**RECORDS SUPPLIED**
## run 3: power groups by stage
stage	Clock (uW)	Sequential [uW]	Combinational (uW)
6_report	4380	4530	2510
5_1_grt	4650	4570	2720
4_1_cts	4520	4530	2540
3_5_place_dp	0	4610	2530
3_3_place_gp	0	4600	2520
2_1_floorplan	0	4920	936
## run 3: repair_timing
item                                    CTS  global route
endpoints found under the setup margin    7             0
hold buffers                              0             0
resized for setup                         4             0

**REQUIRED ACTION**
Among the records above, find the lines that contain "stage" and copy every one.

**WRITTEN RESPONSE**
## run 3: power groups by stage
stage	Clock (uW)	Sequential [uW]	Combinational (uW)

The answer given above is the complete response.